[[ Records shown, beginning ]]

## src/rtl/flow_pkg.sv

```systemverilog
// Shared constants, state/kind enums and immediate decoders for the flow resolver.
// Optional JALR resolution is controlled by the FLOW_JALR_EN macro (see flow_resolver.sv).
package flow_pkg;

    localparam logic [6:0] OPC_BRANCH = 7'b1100011;
    localparam logic [6:0] OPC_JAL    = 7'b1101111;
    localparam logic [6:0] OPC_JALR   = 7'b1100111;
    localparam logic [6:0] OPC_NOP    = 7'b0010011;

    localparam logic [2:0] F3_EQ  = 3'b000;
    localparam logic [2:0] F3_NE  = 3'b001;
    localparam logic [2:0] F3_LT  = 3'b100;
    localparam logic [2:0] F3_GE  = 3'b101;
    localparam logic [2:0] F3_LTU = 3'b110;
    localparam logic [2:0] F3_GEU = 3'b111;

    typedef enum logic [1:0] {
        ST_RUN      = 2'd0,
        ST_RESOLVE  = 2'd1,
        ST_REDIRECT = 2'd2
    } state_t;

    typedef enum logic [1:0] {
        K_BRANCH = 2'd0,
        K_JAL    = 2'd1,
        K_JALR   = 2'd2
    } kind_t;

    function automatic logic [31:0] imm_b(input logic [31:0] i);
        return {{19{i[31]}}, i[31], i[7], i[30:25], i[11:8], 1'b0};
    endfunction

    function automatic logic [31:0] imm_j(input logic [31:0] i);
        return {{11{i[31]}}, i[31], i[19:12], i[20], i[30:21], 1'b0};
    endfunction

    function automatic logic [31:0] imm_i(input logic [31:0] i);
        return {{20{i[31]}}, i[31:20]};
    endfunction

endpackage

```

## src/rtl/flow_resolver_if.sv

```systemverilog
// Fetch-side bundle between the instruction path and the flow resolver.
interface flow_resolver_if;
    logic [31:0] IP;
    logic [31:0] instr;
    logic [31:0] rs1_val;
    logic [31:0] rs2_val;
    logic [6:0]  OP;
    logic [31:0] up_amt;
    logic        b_taken;
    logic [31:0] link_addr;
    logic        link_we;

    modport master (
        output IP, instr, rs1_val, rs2_val,
        input  OP, up_amt, b_taken, link_addr, link_we
    );

    modport slave (
        input  IP, instr, rs1_val, rs2_val,
        output OP, up_amt, b_taken, link_addr, link_we
    );
endinterface

```

## src/rtl/flow_resolver_cmp.sv

```systemverilog
// Combinational branch condition evaluator; unsupported funct3 codes never take.
module branch_cmp
    import flow_pkg::*;
(
    input  logic [31:0] a,
    input  logic [31:0] b,
    input  logic [2:0]  funct3,
    output logic        taken
);
    always_comb begin
        taken = 1'b0;
        case (funct3)
            F3_EQ:   taken = (a == b);
            F3_NE:   taken = (a != b);
            F3_LT:   taken = ($signed(a) <  $signed(b));
            F3_GE:   taken = ($signed(a) >= $signed(b));
            F3_LTU:  taken = (a <  b);
            F3_GEU:  taken = (a >= b);
            default: taken = 1'b0;
        endcase
    end
endmodule

```

## src/rtl/flow_resolver.sv

```systemverilog
// Resolves BRANCH/JAL(/JALR) into PC offset, taken flag and link write, in lock-step with the PC.
// Define FLOW_JALR_EN to resolve JALR; otherwise JALR is shown to the PC as a NOP and ignored.
module flow_resolver
    import flow_pkg::*;
(
    input  logic     CLK,
    input  logic     RESET_N,
    flow_resolver_if.slave bus
);
    state_t      state, state_nxt;
    kind_t       cap_kind;
    logic [2:0]  cap_f3;
    logic [6:0]  cap_op;
    logic [31:0] cap_a, cap_b, cap_off, cap_link;

    logic [6:0]  opc;
    logic        is_cf;
    logic        capture;
    kind_t       kind_now;
    logic [31:0] off_now;
    logic        cmp_taken;

    logic [6:0]  op_o;
    logic [31:0] up_o;
    logic        bt_o;
    logic        we_o;

    assign opc = bus.instr[6:0];

    always_comb begin
        is_cf    = 1'b0;
        kind_now = K_BRANCH;
        off_now  = imm_b(bus.instr);
        case (opc)
            OPC_BRANCH: is_cf = 1'b1;
            OPC_JAL: begin
                is_cf    = 1'b1;
                kind_now = K_JAL;
                off_now  = imm_j(bus.instr);
            end
`ifdef FLOW_JALR_EN
            OPC_JALR: begin
                is_cf    = 1'b1;
                kind_now = K_JALR;
                // Absolute target turned into a PC-relative offset for the counter
                off_now  = ((bus.rs1_val + imm_i(bus.instr)) & ~32'd1) - bus.IP;
            end
`endif
            default: ;
        endcase
    end

    assign capture = (state == ST_RUN) && is_cf;

    branch_cmp u_cmp (
        .a      (cap_a),
        .b      (cap_b),
        .funct3 (cap_f3),
        .taken  (cmp_taken)
    );

    always_ff @(posedge CLK or negedge RESET_N) begin
        if (!RESET_N) state <= ST_RUN;
        else          state <= state_nxt;
    end

    always_comb begin
        state_nxt = state;
        op_o      = opc;
        up_o      = 32'd0;
        bt_o      = 1'b0;
        we_o      = 1'b0;
        case (state)
            ST_RUN: begin
`ifndef FLOW_JALR_EN
                if (opc == OPC_JALR) op_o = OPC_NOP;
`endif
                if (capture) state_nxt = ST_RESOLVE;
            end
            ST_RESOLVE: begin
                op_o = cap_op;
                up_o = cap_off;
                bt_o = (cap_kind == K_BRANCH) && cmp_taken;
                if (bt_o || cap_kind != K_BRANCH) state_nxt = ST_REDIRECT;
                else                              state_nxt = ST_RUN;
            end
            ST_REDIRECT: begin
                we_o      = (cap_kind != K_BRANCH);
                state_nxt = ST_RUN;
            end
            default: state_nxt = ST_RUN;
        endcase
    end

    always_ff @(posedge CLK or negedge RESET_N) begin
        if (!RESET_N) begin
            cap_kind <= K_BRANCH;
            cap_f3   <= 3'd0;
            cap_op   <= 7'd0;
            cap_a    <= 32'd0;
            cap_b    <= 32'd0;
            cap_off  <= 32'd0;
            cap_link <= 32'd0;
        end else if (capture) begin
            cap_kind <= kind_now;
            cap_f3   <= bus.instr[14:12];
            cap_op   <= opc;
            cap_a    <= bus.rs1_val;
            cap_b    <= bus.rs2_val;
            cap_off  <= off_now;
            cap_link <= bus.IP + 32'd4;
        end
    end

    assign bus.OP        = op_o;
    assign bus.up_amt    = up_o;
    assign bus.b_taken   = bt_o;
    assign bus.link_we   = we_o;
    assign bus.link_addr = cap_link;

endmodule

```

## src/flat_wrapper.sv

```systemverilog
// flat-port wrapper written by rule: the top's interface ports become plain ports
module flow_resolver_flat import flow_pkg::*;
  (CLK, RESET_N, bus_IP, bus_instr, bus_rs1_val, bus_rs2_val, bus_OP, bus_up_amt, bus_b_taken, bus_link_addr, bus_link_we);
  flow_resolver_if bus_i ();
  input  logic CLK;
  input  logic RESET_N;
  input wire logic [$bits(bus_i.IP)-1:0] bus_IP;
  input wire logic [$bits(bus_i.instr)-1:0] bus_instr;
  input wire logic [$bits(bus_i.rs1_val)-1:0] bus_rs1_val;
  input wire logic [$bits(bus_i.rs2_val)-1:0] bus_rs2_val;
  output wire logic [$bits(bus_i.OP)-1:0] bus_OP;
  output wire logic [$bits(bus_i.up_amt)-1:0] bus_up_amt;
  output wire logic [$bits(bus_i.b_taken)-1:0] bus_b_taken;
  output wire logic [$bits(bus_i.link_addr)-1:0] bus_link_addr;
  output wire logic [$bits(bus_i.link_we)-1:0] bus_link_we;
  assign bus_i.IP = bus_IP;
  assign bus_i.instr = bus_instr;
  assign bus_i.rs1_val = bus_rs1_val;
  assign bus_i.rs2_val = bus_rs2_val;
  assign bus_OP = bus_i.OP;
  assign bus_up_amt = bus_i.up_amt;
  assign bus_b_taken = bus_i.b_taken;
  assign bus_link_addr = bus_i.link_addr;
  assign bus_link_we = bus_i.link_we;
  flow_resolver u_core (.CLK(CLK), .RESET_N(RESET_N), .bus(bus_i));
endmodule
```

## config.mk

```make
export PLATFORM = sky130hd
export DESIGN_NAME = flow_resolver_flat
export DESIGN_NICKNAME = d
export VERILOG_FILES = /design/src/rtl/flow_pkg.sv /design/src/rtl/flow_resolver_if.sv /design/src/rtl/flow_resolver_cmp.sv /design/src/rtl/flow_resolver.sv /design/src/flat_wrapper.sv
export SDC_FILE = /design/constraint.sdc
export NUM_CORES = 1
export LEC_CHECK = 0
export CAP_MARGIN = 20
export CORE_ASPECT_RATIO = 2
export CORE_UTILIZATION = 47
export CTS_CLUSTER_DIAMETER = 150
export DETAILED_ROUTE_END_ITERATION = 8
export PLACE_DENSITY = 0.81
export SYNTH_ARGS = -nofsm -noshare
export SYNTH_HDL_FRONTEND = slang
export SYNTH_SLANG_ARGS = --single-unit
```

## constraint.sdc

```tcl
create_clock -name CLK -period 2.9 [get_ports CLK]
set_clock_uncertainty 0.05 [all_clocks]
set_input_delay 0.29 -clock CLK [delete_from_list [all_inputs] [get_ports CLK]]
set_output_delay 0.29 -clock CLK [all_outputs]
set_load 0.02 [all_outputs]
```

**Yosys cells after proc, flatten, opt, wreduce, memory -nomap -nowiden**

Cells that the tools add are included.

- Register bits: 131
- Input port bits: 130
- Output and inout bits: 73
- Word-level logic and storage cells: 46

- Add/sub/neg operators: 1
- Order comparisons: 4
- Equality and inequality tests: 13
- Muxes and demuxes: 12
- Reduce and logical (&&, ||, !) cells: 8

Operator list:

| cell | number |
|---|---|
| greater-or-equal comparator 32 bit | 2 |
| less-than comparator 32 bit | 2 |
| adder 32 x 3 -> 32 bit (second input constant) | 1 |
| equality test 32 bit | 1 |
| 2-to-1 mux 32 bit | 1 |
| != test 32 bit | 1 |
| equality test 7 bit (second input constant) | 3 |
| 2-to-1 mux 20 bit | 1 |
| one-hot mux 7 bit (2 select lines) | 1 |
| equality test 3 bit (second input constant) | 4 |
| 2-to-1 mux 7 bit | 1 |
| one-hot mux 1 bit (6 select lines) | 1 |
| zero test 2 bit | 2 |
| 2-to-1 mux 1 bit | 4 |
| 2-to-1 mux 2 bit | 2 |
| one-hot mux 2 bit (2 select lines) | 1 |
| equality test 3 x 1 -> 1 bit (second input constant) | 1 |
| zero test 3 bit | 1 |
| equality test 2 x 1 -> 1 bit (second input constant) | 1 |
| equality test 2 bit (second input constant) | 1 |
| logical AND 1 bit | 2 |
| != test 2 x 1 -> 1 bit (second input constant) | 1 |
| nonzero test 2 bit | 1 |
| OR reduction 2 bit | 1 |
| logical OR 1 bit | 1 |

**Logic depth before layout (Yosys ltp)**

Gate-level depths: netlist of run 1.

- Word-level depth: 6
- Mapped depth: 9

**By module**

A second synthesis of run 1 with hierarchy kept.

- Cell total of the unflattened synthesis: 637
- Area, all modules: 7,025.5 um2

Modules (own cells, without submodules):

| module | instances | cells each | area an instance (um2) |
|---|---|---|---|
| flow_resolver | 1 | 509 | 6,102.1 |
| branch_cmp | 1 | 128 | 923.4 |

**Worst setup path before layout of run 1**

No wires, ideal clock.

- Path type: register -> output
- Start: register u_core.cap_a[14]
- End: output bus_b_taken
- Arrival: 2,199 ps
- Required time: 2,560 ps
- Setup slack: 361 ps
- Cell stages (with the launch flop): 9
- Cells stage by stage: dfrtp_1 > ha_1 > nand4_2 > nor4_2 > a21boi_2 > o41a_1 > nor2_2 > a311o_1 > o32ai_2

- Word-level cells in the longest chain between the ends: 4
- Elaborated cells between the ends (all ways): 9
- Those cells by class: 4 x order compare; 2 x eq/ne; 2 x mux; 1 x reduce/logical

RTL lines:

| element | RTL line | source |
|---|---|---|
| start: declaration | flow_resolver.sv:14 | `logic [31:0] cap_a, cap_b, cap_off, cap_link;` |
| start signal: assignment | flow_resolver.sv:108 | `cap_a <= bus.rs1_val;` |
| greater-or-equal comparator 32 bit (tied with other cells) | flow_resolver_cmp.sv:18 | `F3_GEU: taken = (a >= b);` |
| one-hot mux 1 bit (6 select lines) * | flow_resolver_cmp.sv:12 | `case (funct3)` |
| logical AND 1 bit * | flow_resolver.sv:83 | `bt_o = (cap_kind == K_BRANCH) && cmp_taken;` |
| 2-to-1 mux 1 bit * | flow_resolver.sv:73 | `case (state)` |
| end: declaration | flat_wrapper.sv:13 | `output wire logic [$bits(bus_i.b_taken)-1:0] bus_b_taken;` |

Mark *: on every way between the ends. The rest lies on a longest branch, timed or not.

**Worst setup path after layout of run 1**

- Start: register u_core.cap_a[27]
- End: output bus_b_taken

Same word-level chain as after synthesis.

==> results of run 1 <==
==> final cells by class <==
class                      instances  area share
sequential                       129       0.337
multi-input combinational        516       0.323
timing repair buffer             229       0.234
clock buffer                      20      0.0466
clock inverter                    12      0.0238
tap                              155      0.0202
inverter                          40      0.0158
==> how the worst min path moves through the flow <==
stage / slack [ns] / cells after the start / end / startpoint
floorplan: -0.06 / 0 / u_core.bus.link_addr[0]$_DFFE_PN0P_ / RESET_N
global placement: 0.25 / 1 / u_core.cap_a[24]$_DFFE_PN0P_ / RESET_N
detailed placement: 0.26 / 1 / u_core.cap_b[24]$_DFFE_PN0P_ / RESET_N
CTS: 0.35 / 3 / u_core.cap_off[9]$_DFFE_PN0P_ / bus_instr[29]
global route: 0.36 / 3 / u_core.cap_a[16]$_DFFE_PN0P_ / bus_rs1_val[16]
finish: 0.36 / 3 / u_core.bus.link_addr[1]$_DFFE_PN0P_ / bus_IP[1]
==> stage by stage <==
step	utilization	setup slack [ns]	cell area, sq um	setup TNS (ns)	instances
global route	0.709	-0.300	9590	-0.300	1101
finish	0.709	-0.205	9590	-0.205	1101
CTS	0.699	-0.198	9440	-0.198	1095
detailed placement	0.640	-0.395	8650	-0.395	1060
floorplan	-	0.361	6520	0	729
global placement	0.640	-0.327	8650	-0.327	1060
==> cell families after synthesis <==
logic type | count (synthesis)
compound gates | 114
xor+xnor | 29
fa+ha+maj | 33
buf+inv | 84
flops | 129
mux | 7
other cells | 1
simple gates | 332
==> critical path: cells and delay by family, from the launching register on <==
kind,cells,cell delay [ns]
AO/OA/AOI/OAI,7,1.48
adder cells (fa/ha/maj),1,0.32
buffers and inverters,1,0.17
flip-flops,1,0.39
==> repair_timing <==
item                       CTS  global route
cloned                       0             0
setup buffers                2             6
hold endpoints to repair    57             0
resized for setup           17            16
hold buffers                 1             0
setup endpoints to repair    1            13
pin swaps                    5             8
==> flip-flops by register name, indices dropped and copies added, names as in the netlist <==
name	count
u_core.bus.link_addr	32
u_core.cap_a	32
u_core.cap_b	32
u_core.cap_off	20
u_core.cap_op	7
u_core.cap_f3	3
u_core.state	2
u_core.cap_kind	1
==> cell usage after synthesis (all sizes together) (7+ instances only) <==
cell type / count / share of area
ha: 33 / 0.063
xor2: 19 / 0.026
o21ai: 72 / 0.056
nand3: 13 / 0.010
mux2i: 7 / 0.011
clkbuf: 14 / 0.0081
nor2: 13 / 0.0079
nand4: 11 / 0.012
xnor2: 10 / 0.013
a21oi: 17 / 0.013
a22oi: 8 / 0.0092
dfrtp: 129 / 0.50
and2: 22 / 0.021
inv: 40 / 0.023
buf: 30 / 0.029
nand2: 243 / 0.14
==> power groups by stage <==
stage          logic, uW  registers (uW)  clock network (uW)
6_report            1760            2430                2440
5_1_grt             1950            2470                2560
4_1_cts             1630            2420                2470
3_5_place_dp        1510            2440                   0
3_3_place_gp        1480            2420                   0
2_1_floorplan        718            2510                   0
==> metal layers <==
metal,wire [um],vias to the layer above,GRT usage
li1,-,2793,-
met1,6230,2669,0.254
met2,9810,159,0.485
met3,792,34,0.0600
met4,517,0,0.117
met5,0,-,0
==> results.md, run 1 <==
* Result of the run: finished with violations
* Violations in the final reports: setup timing
* Static leakage at approximately 0.0045 uW
* RSZ-0062 raised after global routing: true
* Sequential Area at ~3200 sq um
* CTS tree: done
* RR Endpoint: u_core.state[1]$_DFFE_PN0P_
* Post-Synth Adder-Cell Area at 0.0633
* Worst setup EP type: primary output
* Register bit total from synthesis at 129
* Clock net sink count at 129
* Power per cell area at 692 nW/um^2
* Critical path class: reg2out
* Power spent charging and discharging nets at between 1500 and 2000 uW
* Synthesized instance count at 729
* Count of buffers inserted at the top-level ports at 201
* Post-route ant nets at 0
* Data arrival time at the worst-slack endpoint at 2.76 ns
* Startpoint of the most critical setup path: u_core.cap_a[27]$_DFFE_PN0P_
* Syn_nets at around 890
* Comb power frac at 0.265
* Initial DRT Pass Iterations at 4
* Source of the worst register-to-register timing path: u_core.cap_a[27]$_DFFE_PN0P_
* Crit path cell chain: ha_1 > a21oi_1 > o21ai_0 > a221oi_2 > o31ai_2 > o311a_2 > a21oi_2 > o32ai_2 > buf_4
* Fraction of the mapped netlist area in compound gates at 0.102
* Library cell contributing the largest single delay on the critical path: sky130_fd_sc_hd__o311a_2
* Maximum vdd ir drop at between 0.4 and 0.5 mV
* Latest clock arrival within the worst-skew pair at 0.40 ns
* Core box area at 13500 sq um
* Num CTS Buffers at 17
* Count of endpoints failing hold in the final timing report at 0
* Detail-routed net length per standard cell at between 15 and 20 um
* Min-delay worst type: in2reg
* Count of vias placed by the detailed router at 5655
* Register-to-register path setup slack at roughly 0.54 ns
* Overall Global Routing Usage at 0.254
* Vert. Die Dim at 169 um
* Fin Hold WS at 0.360 ns
* Multi-input logic area at 3100 sq um
* Xor and xnor fraction of the mapped netlist area at 0.0390
* Switching share of power at 0.286
* Starting density of the core at 0.482
* Headroom to the max-slew limit at 0.452
* Iteration-0 DRC count of the detailed router at approximately 300
* Antenna violations before repair at 0
* Max-Cap Viols at 0
* Routability-driven placement congestion ratio at between 0.7 and 0.8
* Number of library cell types mapped by synthesis at 55
* Wire length of the first global-routing pass at 28400 um
* Synthesized cell area at 6520 sq um
* Cell-internal power at around 4700 uW
* Type of element launching the critical path: register
* Share of layout cells above drive strength 1 at 0.101
* Clock power share at 0.368
* CP Data Required Time at 2.56 ns
* Commonest cells after routing, fill and taps aside: 241 x sky130_fd_sc_hd__nand2_1, 199 x sky130_fd_sc_hd__clkdlybuf4s50_1, 129 x sky130_fd_sc_hd__dfrtp_1
* Part of the cycle the worst path needs at 1.07
* Fin. max-slew vios at 0
* Crit path setup slack, layout at -0.205 ns
* Sequential power share at 0.366
* DIE AREA at 14400 sq um
* Share of cell area taken by muxes after synthesis at 0.0107
* Combinational family with the most area after synthesis: simple AND/OR/NAND/NOR gates
* Clock-pin slew of the registers on the worst-case setup and hold paths at approximately 0.06 ns
* Final WL at around 17000 um
* Max Clk Rate at roughly 320 MHz
* CTS H-tree lvls at 4
* Via count of the first global-routing pass at between 6000 and 7000
* Die Wd at roughly 85 um
* Site row count at 60
* Maximum number of buffers from clock root to sink at 2
* Sequential element share of the synthesized area at 0.495
* Total power at 6640 uW
* Post-synth EDFFs at 0
* Stage delay of the slowest cell on the critical path at ~0.43 ns
* Count of fill cells added during filler insertion at about 990
* Synthesized-area fraction occupied by and/or/nand/nor cells at 0.229
* Top-level port count at 203
* Number of warning messages in the yosys log at 0
* Maximum number of pins on one net before global-route repair at 83
* Clk root buf: sky130_fd_sc_hd__clkbuf_16
* Final routed DRC violation total at 0
* Pin slew with the least headroom to its limit at 0.822 ns
* Primary FF master, synth: sky130_fd_sc_hd__dfrtp_1
* Time the worst path needs with I/O delays and setup at 3.10 ns
* Number of antenna repair diodes at 0
* Area Overhead vs Synth at 47.0%
* Total congestion overflow after global routing at 0
* Setup violations, final at 1
* Detailed-placement wirelength estimate at 12200 um
* Depth of the most critical reg-to-reg path at 9
* Layout net count at 1096
* Syn avg cell area at just under 9 sq um
* End point of the critical path: bus_b_taken
* Most common cell after layout, fill and taps aside: sky130_fd_sc_hd__nand2_1
* Crit-path max FO at 3
* Share of synthesized flip-flops with an asynchronous set or reset at 1.00
* Via density per instance at 5.14
(Power assumes the default switching activity.)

[[ Records shown, end ]]

## Assigned task
From the data, pick out every line that includes "declaration".

## Answer for this exercise
| start: declaration | flow_resolver.sv:14 | `logic [31:0] cap_a, cap_b, cap_off, cap_link;` |
| end: declaration | flat_wrapper.sv:13 | `output wire logic [$bits(bus_i.b_taken)-1:0] bus_b_taken;` |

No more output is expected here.